In order to prevent races, you will need to take a lock on the
clusterAdditionalInfo[s.clusterID]
object (a single lock for all members to keep it simple would be fine), or
- lock the
.subVolumeGroupsRWMutex
- create the SubVolumeGroup
- unlock the
.subVolumeGroupsRWMutex
If access to the different members needs similar serialization, use a single Mutex to update any of the members and have other go routines block until the updating is done.
Yes that is intentional,
The mentioned parallel create will happen only once and there's no side affects to svg create cmd being called more than once. The follow on update will still be guarded by rwlock so we're fine.

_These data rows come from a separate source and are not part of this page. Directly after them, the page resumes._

--- src/rtl/uriscv_alu_arb.sv ---
// Two-port arbiter that time-shares one combinational uriscv ALU through a single issue stage,
// capturing each result into a per-port response register held until the requester drains it.
module uriscv_alu_arb #(
   parameter bit PORT0_PRIORITY = 1'b0,
   parameter int DATA_W         = 32
) (
   input  logic              clk_i,
   input  logic              rst_ni,

   input  logic              req0_valid_i,
   output logic              req0_ready_o,
   input  logic [3:0]        req0_op_i,
   input  logic [DATA_W-1:0] req0_a_i,
   input  logic [DATA_W-1:0] req0_b_i,
   output logic              resp0_valid_o,
   input  logic              resp0_ready_i,
   output logic [DATA_W-1:0] resp0_result_o,

   input  logic              req1_valid_i,
   output logic              req1_ready_o,
   input  logic [3:0]        req1_op_i,
   input  logic [DATA_W-1:0] req1_a_i,
   input  logic [DATA_W-1:0] req1_b_i,
   output logic              resp1_valid_o,
   input  logic              resp1_ready_i,
   output logic [DATA_W-1:0] resp1_result_o,

   output logic [3:0]        alu_op_o,
   output logic [DATA_W-1:0] alu_a_o,
   output logic [DATA_W-1:0] alu_b_o,
   input  logic [DATA_W-1:0] alu_result_i,

   output logic              busy_o
);

   logic              s1_valid_q, s1_valid_d;
   logic              s1_port_q, s1_port_d;
   logic [3:0]        s1_op_q, s1_op_d;
   logic [DATA_W-1:0] s1_a_q, s1_a_d;
   logic [DATA_W-1:0] s1_b_q, s1_b_d;

   logic              resp0_valid_q, resp0_valid_d;
   logic [DATA_W-1:0] resp0_result_q, resp0_result_d;
   logic              resp1_valid_q, resp1_valid_d;
   logic [DATA_W-1:0] resp1_result_q, resp1_result_d;

   logic              last_grant_q, last_grant_d;

   logic              elig0, elig1;
   logic              cand0, cand1;
   logic              pref1;
   logic              rdy0, rdy1;
   logic              acc0, acc1;

   // Arbitration: a port is blocked only by its own op in S1 or an undrained response.
   // Ready is built from the other port's candidacy so it never loops through its own valid.
   always_comb begin
      elig0 = !(s1_valid_q && !s1_port_q) && (!resp0_valid_q || resp0_ready_i);
      elig1 = !(s1_valid_q &&  s1_port_q) && (!resp1_valid_q || resp1_ready_i);
      cand0 = req0_valid_i && elig0;
      cand1 = req1_valid_i && elig1;
      pref1 = !PORT0_PRIORITY && !last_grant_q;
      rdy0  = elig0 && !(cand1 &&  pref1);
      rdy1  = elig1 && !(cand0 && !pref1);
      acc0  = req0_valid_i && rdy0;
      acc1  = req1_valid_i && rdy1;
   end

   // Issue stage next state: operands hold when nothing is accepted.
   always_comb begin
      s1_valid_d   = acc0 | acc1;
      s1_port_d    = s1_port_q;
      s1_op_d      = s1_op_q;
      s1_a_d       = s1_a_q;
      s1_b_d       = s1_b_q;
      last_grant_d = last_grant_q;
      if (acc0) begin
         s1_port_d    = 1'b0;
         s1_op_d      = req0_op_i;
         s1_a_d       = req0_a_i;
         s1_b_d       = req0_b_i;
         last_grant_d = 1'b0;
      end else if (acc1) begin
         s1_port_d    = 1'b1;
         s1_op_d      = req1_op_i;
         s1_a_d       = req1_a_i;
         s1_b_d       = req1_b_i;
         last_grant_d = 1'b1;
      end
   end

   // Response stage next state: drain first, then capture; eligibility keeps them exclusive.
   always_comb begin
      resp0_valid_d  = resp0_valid_q;
      resp0_result_d = resp0_result_q;
      resp1_valid_d  = resp1_valid_q;
      resp1_result_d = resp1_result_q;
      if (resp0_valid_q && resp0_ready_i) resp0_valid_d = 1'b0;
      if (resp1_valid_q && resp1_ready_i) resp1_valid_d = 1'b0;
      if (s1_valid_q && !s1_port_q) begin
         resp0_valid_d  = 1'b1;
         resp0_result_d = alu_result_i;
      end
      if (s1_valid_q && s1_port_q) begin
         resp1_valid_d  = 1'b1;
         resp1_result_d = alu_result_i;
      end
   end

   always_ff @(posedge clk_i or negedge rst_ni) begin
      if (!rst_ni) begin
         s1_valid_q     <= 1'b0;
         s1_port_q      <= 1'b0;
         s1_op_q        <= 4'd0;
         s1_a_q         <= '0;
         s1_b_q         <= '0;
         resp0_valid_q  <= 1'b0;
         resp0_result_q <= '0;
         resp1_valid_q  <= 1'b0;
         resp1_result_q <= '0;
         last_grant_q   <= 1'b1;
      end else begin
         s1_valid_q     <= s1_valid_d;
         s1_port_q      <= s1_port_d;
         s1_op_q        <= s1_op_d;
         s1_a_q         <= s1_a_d;
         s1_b_q         <= s1_b_d;
         resp0_valid_q  <= resp0_valid_d;
         resp0_result_q <= resp0_result_d;
         resp1_valid_q  <= resp1_valid_d;
         resp1_result_q <= resp1_result_d;
         last_grant_q   <= last_grant_d;
      end
   end

   assign req0_ready_o   = rdy0;
   assign req1_ready_o   = rdy1;
   assign alu_op_o       = s1_op_q;
   assign alu_a_o        = s1_a_q;
   assign alu_b_o        = s1_b_q;
   assign resp0_valid_o  = resp0_valid_q;
   assign resp0_result_o = resp0_result_q;
   assign resp1_valid_o  = resp1_valid_q;
   assign resp1_result_o = resp1_result_q;
   assign busy_o         = s1_valid_q | resp0_valid_q | resp1_valid_q;

endmodule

I don't want to hold locks while we wait for a response from ceph.
And I want don't want other members to wait while one is being updated.

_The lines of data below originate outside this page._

**config.mk**
```make
export PLATFORM = sky130hd
export DESIGN_NAME = store_merge_unit
export DESIGN_NICKNAME = d
export VERILOG_FILES = /design/src/rtl/store_merge_unit_pkg.sv /design/src/rtl/store_lane_merge.sv /design/src/rtl/store_merge_unit.sv
export SDC_FILE = /design/constraint.sdc
export NUM_CORES = 1
export LEC_CHECK = 0
export BUFFER_PORTS_ARGS = -buffer_cell sky130_fd_sc_hd__buf_2
export CORE_ASPECT_RATIO = 0.8
export CORE_MARGIN = 1
export CORE_UTILIZATION = 50
export CTS_CLUSTER_DIAMETER = 60
export DETAILED_ROUTE_END_ITERATION = 8
export GPL_ROUTABILITY_DRIVEN = 1
export PLACE_DENSITY_LB_ADDON = 0.1
export SLEW_MARGIN = 20
export SYNTH_ARGS = -nofsm -noshare
export SYNTH_HDL_FRONTEND = slang
export SYNTH_SLANG_ARGS = --single-unit
```
**constraint.sdc**
```tcl
create_clock -name clk -period 3.5 [get_ports clk]
set_input_delay 0.35 -clock clk [delete_from_list [all_inputs] [get_ports clk]]
set_output_delay 0.35 -clock clk [all_outputs]
set_load 0.1 [all_outputs]
```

There was a problem hiding this comment.
Choose a reason for hiding this comment
The reason will be displayed to describe this comment to others. Learn more.
Sorry, but that is not what the commit message describes:
Multiple go-routines may simultaneously check for
presence of a clusterID's metadata such as
subvolumegroup created state, resize state,
metadata state and snapshot metadata state in the
clusterAdditionalInfo map and update an entry after creation
if it is absent. This set of operation needs to be serialized.
There is no serialization in this commit. This commit add atomically setting/reading a value. Usually an int is atomic already, and sufficient if there are no calculations done with it. I do not think the mutex per member in the operationState
contributes to preventing race conditions.
👍 |
@Mergifyio queue |
✅ The pull request has been merged automaticallyThe pull request has been merged automatically at d516a1d |
Multiple go-routines may simultaneously check for a clusterID's presence in clusterAdditionalInfo and create an entry if it is absent. This set of operation needs to be serialized. Therefore, this commit safeguards clusterAdditionalInfo map from concurrent writes with a mutex to prevent the above problem. Signed-off-by: Rakshith R <rar@redhat.com>
Multiple go-routines may simultaneously create the subVolumeGroupCreated map or write into it for a particular group. This commit safeguards subVolumeGroupCreated map from concurrent creation/writes while allowing for multiple readers. Signed-off-by: Rakshith R <rar@redhat.com>
/test ci/centos/upgrade-tests-cephfs |
/test ci/centos/upgrade-tests-rbd |
/test ci/centos/k8s-e2e-external-storage/1.26 |
/test ci/centos/k8s-e2e-external-storage/1.27 |
/test ci/centos/mini-e2e-helm/k8s-1.26 |
/test ci/centos/mini-e2e-helm/k8s-1.27 |
/test ci/centos/k8s-e2e-external-storage/1.28 |
/test ci/centos/mini-e2e/k8s-1.26 |
/test ci/centos/mini-e2e/k8s-1.27 |
/test ci/centos/mini-e2e-helm/k8s-1.28 |
/test ci/centos/mini-e2e/k8s-1.28 |
@Mergifyio backport release-3.9 |
❌ No backport have been created
GitHub error: |
@Mergifyio backport release-v3.9 |
🟠 Pending
|
Describe what this PR does
This commit uses atomic.Int64 and sync.Map with members of localClusterState and safeguards clusterAdditionalInfo map operations with a mutex.
Is the change backward compatible?
yes
Are there concerns around backward compatibility?
no
Related issues
Fixes: #4162
Show available bot commands
These commands are normally not required, but in case of issues, leave any of
the following bot commands in an otherwise empty comment in this PR:
/retest ci/centos/<job-name>
: retest the<job-name>
after unrelatedfailure (please report the failure too!)